# PROBLEM:
From the entries below, list each line with "countones".

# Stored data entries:
┌──
## src/rtl/jt12_mod_seq.sv

```systemverilog
// Operator slot sequencer for a YM2612-style FM core: walks channel/operator
// slots and registers which earlier outputs feed the current operator's modulator.
module jt12_mod_seq #(
  parameter int NUM_CH = 6
) (
  input  logic       rst,
  input  logic       clk,
  input  logic       clk_en,
  input  logic       zero,
  input  logic       alg_we,
  input  logic [2:0] alg_ch,
  input  logic [2:0] alg_din,
  output logic       s1_enters,
  output logic       s2_enters,
  output logic       s3_enters,
  output logic       s4_enters,
  output logic [2:0] cur_ch,
  output logic       xuse_prevprev1,
  output logic       xuse_prev2,
  output logic       xuse_internal,
  output logic       yuse_prev1,
  output logic       yuse_prev2,
  output logic       yuse_internal,
  output logic       use_err,
  output logic       sync_err
);

  localparam logic [4:0] LAST = 5'(4 * NUM_CH - 1);

  logic [4:0] cnt;
  logic [2:0] alg_mem [8];
  logic [2:0] ch;
  logic [2:0] alg;
  logic [1:0] grp;
  logic [7:0] a_hot;
  logic       s1, s2, s3, s4;
  logic       xpp1, xp2, xint, yp1, yp2, yint;
  logic       x_over, y_over;

  // Slot groups run S1, S3, S2, S4 as the counter advances.
  always_comb begin
    ch  = 3'(cnt % 5'(NUM_CH));
    grp = 2'(cnt / 5'(NUM_CH));
    alg = alg_mem[ch];
    s1  = (grp == 2'd0);
    s3  = (grp == 2'd1);
    s2  = (grp == 2'd2);
    s4  = (grp == 2'd3);
  end

  genvar gi;
  generate
    for (gi = 0; gi < 8; gi++) begin : g_hot
      assign a_hot[gi] = (alg == 3'(gi));
    end

    if (NUM_CH == 6) begin : g_dec6
      always_comb begin
        xpp1 = s1 | (s3 & a_hot[5]);
        xp2  = (s3 & |a_hot[2:0]) | (s4 & a_hot[3]);
        xint = s4 & a_hot[2];
        yint = s4 & |(a_hot & 8'b0001_1011);
        yp1  = s1 | (s3 & a_hot[1]) | (s2 & |(a_hot & 8'b0111_1001))
               | (s4 & |(a_hot & 8'b0010_0100));
        yp2  = 1'b0;
      end
    end else begin : g_dec3
      always_comb begin
        xpp1 = s4 & |(a_hot & 8'b0001_1111);
        xp2  = s3 & a_hot[1];
        xint = s1;
        yint = 1'b0;
        yp1  = s1 | (s2 & |(a_hot & 8'b0111_1001))
               | (s3 & |(a_hot & 8'b0010_0010))
               | (s4 & |(a_hot & 8'b0010_0100));
        yp2  = (s3 & |(a_hot & 8'b0000_0101)) | (s4 & a_hot[3]);
      end
    end
  endgenerate

  always_comb begin
    x_over = $countones({xpp1, xp2, xint}) > 1;
    y_over = $countones({yp1, yp2, yint}) > 1;
  end

  // Algorithm writes ignore clk_en; a write to the slot being decoded lands after the read.
  always_ff @(posedge clk or posedge rst) begin
    if (rst) begin
      for (int i = 0; i < 8; i++) alg_mem[i] <= 3'd0;
    end else if (alg_we && (alg_ch < 3'(NUM_CH))) begin
      alg_mem[alg_ch] <= alg_din;
    end
  end

  always_ff @(posedge clk or posedge rst) begin
    if (rst) begin
      cnt            <= 5'd0;
      s1_enters      <= 1'b0;
      s2_enters      <= 1'b0;
      s3_enters      <= 1'b0;
      s4_enters      <= 1'b0;
      cur_ch         <= 3'd0;
      xuse_prevprev1 <= 1'b0;
      xuse_prev2     <= 1'b0;
      xuse_internal  <= 1'b0;
      yuse_prev1     <= 1'b0;
      yuse_prev2     <= 1'b0;
      yuse_internal  <= 1'b0;
      use_err        <= 1'b0;
      sync_err       <= 1'b0;
    end else if (clk_en) begin
      s1_enters      <= s1;
      s2_enters      <= s2;
      s3_enters      <= s3;
      s4_enters      <= s4;
      cur_ch         <= ch;
      xuse_prevprev1 <= xpp1;
      xuse_prev2     <= xp2;
      xuse_internal  <= xint;
      yuse_prev1     <= yp1;
      yuse_prev2     <= yp2;
      yuse_internal  <= yint;
      if (x_over || y_over) use_err <= 1'b1;
      // A frame marker anywhere but the last slot means we had drifted.
      if (zero) begin
        cnt <= 5'd0;
        if (cnt != LAST) sync_err <= 1'b1;
      end else begin
        cnt <= (cnt == LAST) ? 5'd0 : cnt + 5'd1;
      end
    end
  end

endmodule

```
File: src/rtl/isa_pnp_key_watcher.sv
// ISA PnP initiation-key watcher: synchronises IOW#/AEN, tracks the LFSR key
// written to the PnP address port and drives PnP configuration vs legacy mode.
module isa_pnp_key_watcher #(
  parameter int                ADDR_W           = 10,
  parameter logic [ADDR_W-1:0] KEY_PORT         = ADDR_W'(12'h279),
  parameter int                KEY_LEN          = 32,
  parameter logic [7:0]        LFSR_SEED        = 8'h6A,
  parameter bit                REQUIRE_PREAMBLE = 1'b1,
  parameter int                TIMEOUT_CYCLES   = 50000,
  parameter int                SYNC_STAGES      = 2
) (
  input  logic              clk,
  input  logic              rst_n,
  input  logic [ADDR_W-1:0] isa_addr,
  input  logic [7:0]        isa_data,
  input  logic              isa_iow_n,
  input  logic              isa_aen,
  input  logic              sniffer_enable,
  input  logic              force_legacy,
  input  logic              return_to_wfk,
  output logic              key_detected,
  output logic              config_mode,
  output logic              legacy_mode,
  output logic [7:0]        match_count,
  output logic              key_abort
);

  typedef enum logic [2:0] {
    WAIT_KEY = 3'd0,
    PRE0     = 3'd1,
    ARMED    = 3'd2,
    MATCH    = 3'd3,
    CONFIG   = 3'd4
  } state_t;

  // The timer only has to reach TIMEOUT_CYCLES-1 before it saturates.
  localparam int              TW        = (TIMEOUT_CYCLES > 1) ? $clog2(TIMEOUT_CYCLES) : 1;
  localparam logic [TW-1:0]   TMO_LAST  = (TIMEOUT_CYCLES > 0) ? TW'(TIMEOUT_CYCLES - 1) : '0;
  localparam logic [7:0]      KEY_LEN_B = 8'(KEY_LEN);
  localparam bit              TMO_ON    = (TIMEOUT_CYCLES != 0);

  function automatic logic [7:0] lfsr_step(input logic [7:0] cur);
    return {cur[1] ^ cur[0], cur[7:1]};
  endfunction

  state_t                 state;
  logic [7:0]             lfsr;
  logic [TW-1:0]          timer;
  logic [SYNC_STAGES-1:0] iow_sync;
  logic [SYNC_STAGES-1:0] aen_sync;
  logic                   iow_prev;
  logic                   write_event;
  logic                   force_exit;
  logic                   partial_key;
  logic                   timeout_hit;
  logic                   data_zero;
  logic                   data_seed;

  always_ff @(posedge clk or negedge rst_n) begin
    if (!rst_n) begin
      iow_sync <= '1;
      aen_sync <= '0;
      iow_prev <= 1'b1;
    end else begin
      iow_sync <= {iow_sync[SYNC_STAGES-2:0], isa_iow_n};
      aen_sync <= {aen_sync[SYNC_STAGES-2:0], isa_aen};
      iow_prev <= iow_sync[SYNC_STAGES-1];
    end
  end

  // Address and data are deliberately sampled raw; they are stable long before IOW# is seen low.
  assign write_event = iow_prev & ~iow_sync[SYNC_STAGES-1] & ~aen_sync[SYNC_STAGES-1]
                     & (isa_addr == KEY_PORT);
  assign force_exit  = force_legacy | ~sniffer_enable | return_to_wfk;
  assign partial_key = (state == PRE0) || (state == ARMED) || (state == MATCH);
  assign timeout_hit = TMO_ON && partial_key && (timer == TMO_LAST);
  assign data_zero   = (isa_data == 8'h00);
  assign data_seed   = (isa_data == LFSR_SEED);

  always_ff @(posedge clk or negedge rst_n) begin
    if (!rst_n) begin
      timer <= '0;
    end else if (write_event || (state == WAIT_KEY) || (state == CONFIG)) begin
      timer <= '0;
    end else if (timer != '1) begin
      timer <= timer + TW'(1);
    end
  end

  always_ff @(posedge clk or negedge rst_n) begin
    if (!rst_n) begin
      state        <= WAIT_KEY;
      lfsr         <= LFSR_SEED;
      match_count  <= 8'd0;
      key_detected <= 1'b0;
      key_abort    <= 1'b0;
      config_mode  <= 1'b0;
      legacy_mode  <= 1'b1;
    end else begin
      key_detected <= 1'b0;
      key_abort    <= 1'b0;
      if (force_exit) begin
        state       <= WAIT_KEY;
        lfsr        <= LFSR_SEED;
        match_count <= 8'd0;
        key_abort   <= partial_key;
        config_mode <= 1'b0;
        legacy_mode <= 1'b1;
      end else if (write_event) begin
        case (state)
          WAIT_KEY: begin
            if (REQUIRE_PREAMBLE && data_zero) begin
              state <= PRE0;
            end else if (!REQUIRE_PREAMBLE && data_seed) begin
              state       <= MATCH;
              match_count <= 8'd1;
              lfsr        <= lfsr_step(LFSR_SEED);
            end
          end
          PRE0: begin
            if (data_zero) begin
              state <= ARMED;
              lfsr  <= LFSR_SEED;
            end else begin
              state <= WAIT_KEY;
            end
          end
          ARMED: begin
            if (data_seed) begin
              state       <= MATCH;
              match_count <= 8'd1;
              lfsr        <= lfsr_step(LFSR_SEED);
            end else if (!data_zero) begin
              state     <= WAIT_KEY;
              key_abort <= 1'b1;
            end
          end
          MATCH: begin
            if (isa_data == lfsr) begin
              match_count <= match_count + 8'd1;
              lfsr        <= lfsr_step(lfsr);
              if ((match_count + 8'd1) == KEY_LEN_B) begin
                state        <= CONFIG;
                key_detected <= 1'b1;
                config_mode  <= 1'b1;
                legacy_mode  <= 1'b0;
              end
            end else begin
              key_abort   <= 1'b1;
              match_count <= 8'd0;
              lfsr        <= LFSR_SEED;
              // A mismatching byte may itself be the start of a fresh attempt.
              if (REQUIRE_PREAMBLE && data_zero) begin
                state <= PRE0;
              end else if (!REQUIRE_PREAMBLE && data_seed) begin
                match_count <= 8'd1;
                lfsr        <= lfsr_step(LFSR_SEED);
              end else begin
                state <= WAIT_KEY;
              end
            end
          end
          CONFIG: begin
            state <= CONFIG;
          end
          default: begin
            state       <= WAIT_KEY;
            lfsr        <= LFSR_SEED;
            match_count <= 8'd0;
            config_mode <= 1'b0;
            legacy_mode <= 1'b1;
          end
        endcase
      end else if (timeout_hit) begin
        state       <= WAIT_KEY;
        lfsr        <= LFSR_SEED;
        match_count <= 8'd0;
        key_abort   <= 1'b1;
      end
    end
  end

endmodule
└──
# EXERCISE RESPONSE:
    x_over = $countones({xpp1, xp2, xint}) > 1;
    y_over = $countones({yp1, yp2, yint}) > 1;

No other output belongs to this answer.